(Dataset items)
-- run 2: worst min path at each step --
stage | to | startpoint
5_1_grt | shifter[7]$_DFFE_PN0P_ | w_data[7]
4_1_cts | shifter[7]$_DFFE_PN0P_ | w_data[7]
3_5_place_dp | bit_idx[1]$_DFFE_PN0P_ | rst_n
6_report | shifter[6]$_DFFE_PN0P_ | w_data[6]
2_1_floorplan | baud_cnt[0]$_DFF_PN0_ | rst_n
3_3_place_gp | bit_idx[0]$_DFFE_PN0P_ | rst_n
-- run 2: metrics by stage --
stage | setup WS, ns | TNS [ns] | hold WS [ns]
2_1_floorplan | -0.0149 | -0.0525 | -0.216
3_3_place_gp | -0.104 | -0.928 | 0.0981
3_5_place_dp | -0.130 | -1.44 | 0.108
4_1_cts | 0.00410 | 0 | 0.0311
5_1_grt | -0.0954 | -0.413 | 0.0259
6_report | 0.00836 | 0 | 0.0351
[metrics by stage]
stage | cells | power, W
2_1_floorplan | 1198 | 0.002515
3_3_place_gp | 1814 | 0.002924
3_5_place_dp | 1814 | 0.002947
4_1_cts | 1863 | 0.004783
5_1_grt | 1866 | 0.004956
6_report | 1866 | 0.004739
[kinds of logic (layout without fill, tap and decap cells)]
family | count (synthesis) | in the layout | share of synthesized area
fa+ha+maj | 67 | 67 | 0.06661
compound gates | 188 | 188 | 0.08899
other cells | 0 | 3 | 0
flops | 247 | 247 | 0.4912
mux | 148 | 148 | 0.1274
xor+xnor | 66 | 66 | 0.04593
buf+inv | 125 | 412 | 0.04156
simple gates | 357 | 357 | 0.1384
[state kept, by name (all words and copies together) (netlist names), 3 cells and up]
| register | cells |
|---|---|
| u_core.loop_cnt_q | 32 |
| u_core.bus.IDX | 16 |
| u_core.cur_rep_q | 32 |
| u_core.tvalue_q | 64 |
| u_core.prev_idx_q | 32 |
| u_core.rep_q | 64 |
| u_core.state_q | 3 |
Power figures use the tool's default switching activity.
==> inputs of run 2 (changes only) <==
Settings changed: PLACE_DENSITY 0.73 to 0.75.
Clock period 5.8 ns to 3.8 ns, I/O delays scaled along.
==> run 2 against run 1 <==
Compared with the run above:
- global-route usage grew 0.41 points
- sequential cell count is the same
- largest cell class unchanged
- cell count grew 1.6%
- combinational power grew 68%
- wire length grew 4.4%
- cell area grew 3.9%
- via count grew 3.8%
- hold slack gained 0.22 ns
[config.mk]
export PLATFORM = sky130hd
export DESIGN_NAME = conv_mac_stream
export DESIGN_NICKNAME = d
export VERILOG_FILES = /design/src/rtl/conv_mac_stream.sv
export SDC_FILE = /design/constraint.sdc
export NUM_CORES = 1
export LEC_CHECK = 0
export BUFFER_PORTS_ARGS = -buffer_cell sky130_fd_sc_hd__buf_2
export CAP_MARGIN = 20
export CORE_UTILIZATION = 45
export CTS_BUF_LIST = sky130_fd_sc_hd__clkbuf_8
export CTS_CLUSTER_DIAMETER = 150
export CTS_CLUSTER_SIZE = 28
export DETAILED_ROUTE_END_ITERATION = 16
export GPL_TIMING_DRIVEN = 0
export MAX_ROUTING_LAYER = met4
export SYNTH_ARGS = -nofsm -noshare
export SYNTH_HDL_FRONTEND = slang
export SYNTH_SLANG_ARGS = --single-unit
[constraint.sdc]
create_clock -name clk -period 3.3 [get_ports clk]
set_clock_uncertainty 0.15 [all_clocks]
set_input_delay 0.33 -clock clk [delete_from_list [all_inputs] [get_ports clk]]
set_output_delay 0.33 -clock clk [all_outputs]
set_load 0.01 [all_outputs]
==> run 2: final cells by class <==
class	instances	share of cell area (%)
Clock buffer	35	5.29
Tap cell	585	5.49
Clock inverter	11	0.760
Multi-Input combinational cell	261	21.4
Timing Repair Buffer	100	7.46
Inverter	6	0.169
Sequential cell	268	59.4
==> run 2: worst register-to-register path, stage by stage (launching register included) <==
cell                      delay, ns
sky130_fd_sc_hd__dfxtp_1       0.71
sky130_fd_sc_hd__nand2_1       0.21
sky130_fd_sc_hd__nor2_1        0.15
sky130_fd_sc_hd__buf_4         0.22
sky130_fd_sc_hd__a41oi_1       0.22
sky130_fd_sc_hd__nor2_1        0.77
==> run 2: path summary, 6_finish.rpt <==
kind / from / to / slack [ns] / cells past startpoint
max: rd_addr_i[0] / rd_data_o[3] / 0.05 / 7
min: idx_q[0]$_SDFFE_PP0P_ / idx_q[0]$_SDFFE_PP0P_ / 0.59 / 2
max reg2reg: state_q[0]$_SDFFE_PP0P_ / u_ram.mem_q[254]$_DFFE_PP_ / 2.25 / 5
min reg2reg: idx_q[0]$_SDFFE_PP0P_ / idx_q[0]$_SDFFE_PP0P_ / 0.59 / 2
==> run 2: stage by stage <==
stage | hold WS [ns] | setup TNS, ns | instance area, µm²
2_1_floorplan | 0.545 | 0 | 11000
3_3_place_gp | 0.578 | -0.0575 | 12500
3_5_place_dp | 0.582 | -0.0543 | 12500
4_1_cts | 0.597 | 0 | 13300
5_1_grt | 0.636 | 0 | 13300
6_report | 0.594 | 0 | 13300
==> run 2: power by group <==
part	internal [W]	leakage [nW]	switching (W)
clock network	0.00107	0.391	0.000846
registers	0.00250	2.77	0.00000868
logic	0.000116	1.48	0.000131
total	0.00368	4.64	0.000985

ABOUT THIS EXERCISE:
Only the lines from the beginning of the data above through the line containing "6_report | shifter[6]$_DFFE_PN0P_ | w_data[6]" should be repeated, exactly as they appear.

ANSWER FOR THIS EXERCISE:
-- run 2: worst min path at each step --
stage | to | startpoint
5_1_grt | shifter[7]$_DFFE_PN0P_ | w_data[7]
4_1_cts | shifter[7]$_DFFE_PN0P_ | w_data[7]
3_5_place_dp | bit_idx[1]$_DFFE_PN0P_ | rst_n
6_report | shifter[6]$_DFFE_PN0P_ | w_data[6]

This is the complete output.